She actually said she really hoped those people's children got ill. Watch the clip from QT.
Redtoothbrush It is the force that leads the way and drives it and is merely a reflection of the world because it is the thing that sets the agenda for people to talk about. The bottomline is people can not talk about something if they do not know about it or are directed to it somehow. Can they?
This is the fundamental mistake. And a very Soviet point of view. You are assuming that people consume the media to make sense of their realities, while living their lives with their eyes closed, ears muffled and never talk to their mum or mates.
There are millions of people in Britain who do not consume news media on a regular basis. The readership of the Sun is only 5.6 million; the Daily Mail only 4.5 million. Very few people watch broadcast news. BBC News at Ten only gets 4.6 million viewers.
Now consider that the size of the British electorate is 46.5 million.
People primarily make sense of their realities by what they experience directly in their day-to-day lives, and by talking about it with others -- with friends, family, colleagues, neighbours, community groups. There is a "British street" in much the same vein as the "Arab street". If people read something in a newspaper that does not fit with their personal experience of reality, they question it. They don't just accept it blindly. And the more they read that contravenes their personal experience, the more they distrust the newspaper. It rarely works the other way round. People trust their own experiences first.
Direct experience and word of mouth is far more powerful than any media channel. If someone suddenly finds themselves stuck in traffic every morning, they are not going to believe a politician that then proclaims there is no congestion on British roads, no matter how many times the BBC declares it to be true.
Again, the media cannot create a campaign nor change public perception through sheer force of medium. Rosie Boycott's cannabis legalisation campaign at the Independent in the 90s was a perfect example of this. There has to be an already existing groundswell of public concern or support; an idea has to have resonance on the "British street" already. Notice the failure of the media across the entire spectrum to force the resignation of Corbyn, for example.

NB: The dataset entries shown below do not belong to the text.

From an optimization exercise on the open Yosys and OpenROAD flow, aimed at small area, a short achievable clock period and few clock cycles; shortcuts taken in it are not production practice. In this exercise RTL edits were held to simulation tests only and were not proved equivalent to the original. Power and IR drop assume default switching activity.

## cedar
==> flow/design.v (excerpt) <==
module multicycle_CPU(
    input CLK,
    input reset,
    output [31:0] imem_addr,       
    input  [31:0] imem_rdata,      
    output [31:0] dmem_addr,       
    output [31:0] dmem_wdata,      
    output        dmem_we,         
    input  [31:0] dmem_rdata       
    );
For scale: ~5100 cells after synthesis, about 1400 flip-flops, roughly 63000 um2 of cells after synthesis.
==> flow/config.mk <==
export PLATFORM = sky130hd
export DESIGN_NAME = multicycle_CPU
export DESIGN_NICKNAME = multicycle_CPU
export VERILOG_FILES = /design/flow/design.v
export SDC_FILE = /design/flow/constraint.sdc
export NUM_CORES = 4
export LEC_CHECK = 0
export CAP_MARGIN = 20
export CORE_MARGIN = 2
export CORE_UTILIZATION = 40
export CTS_CLUSTER_DIAMETER = 100
export CTS_CLUSTER_SIZE = 20
export SLEW_MARGIN = 20
==> flow/constraint.sdc <==
create_clock -name core_clock -period 13.0 [get_ports {CLK}]
set_input_delay 2.6000 -clock core_clock [delete_from_list [all_inputs] [get_ports {CLK}]]
set_output_delay 2.6000 -clock core_clock [all_outputs]
set_load 0.01 [all_outputs]
standard.sh (not shown) runs the stock make flow with config.mk's settings and CLKGATE_MAP_FILE= SYNTH_SCRIPT=/design/flow/synth_recipe.tcl, a recipe that flattens the netlist after the stock synthesis.
==> flow/flow/run.sh <==
#!/bin/bash
# The standard layout (the standard.sh: standard synthesis, then ORFS
# floorplan to finish), with timing repair aiming for a larger setup slack
# than the clock period asks for. Each step's output goes to a log here.
set -euo pipefail
MARGIN=9
bash standard.sh synth > synth.log 2>&1
bash standard.sh SETUP_SLACK_MARGIN=$MARGIN finish > layout.log 2>&1
Testbench counts of cedar, summed over its fixed seeds: cycles 64,690.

Influencing opinion is done on the ground, and it spreads even faster these days with the advent of social media. Politicians know this, which is why campaigns have strong door to door and telephone canvassing teams in swing seats.
You are fundamentally forgetting that people do not live in isolated cubes with only a TV or newspaper to access the outside world. They live in a society, and interact with other individuals outside the reach of the media and the state.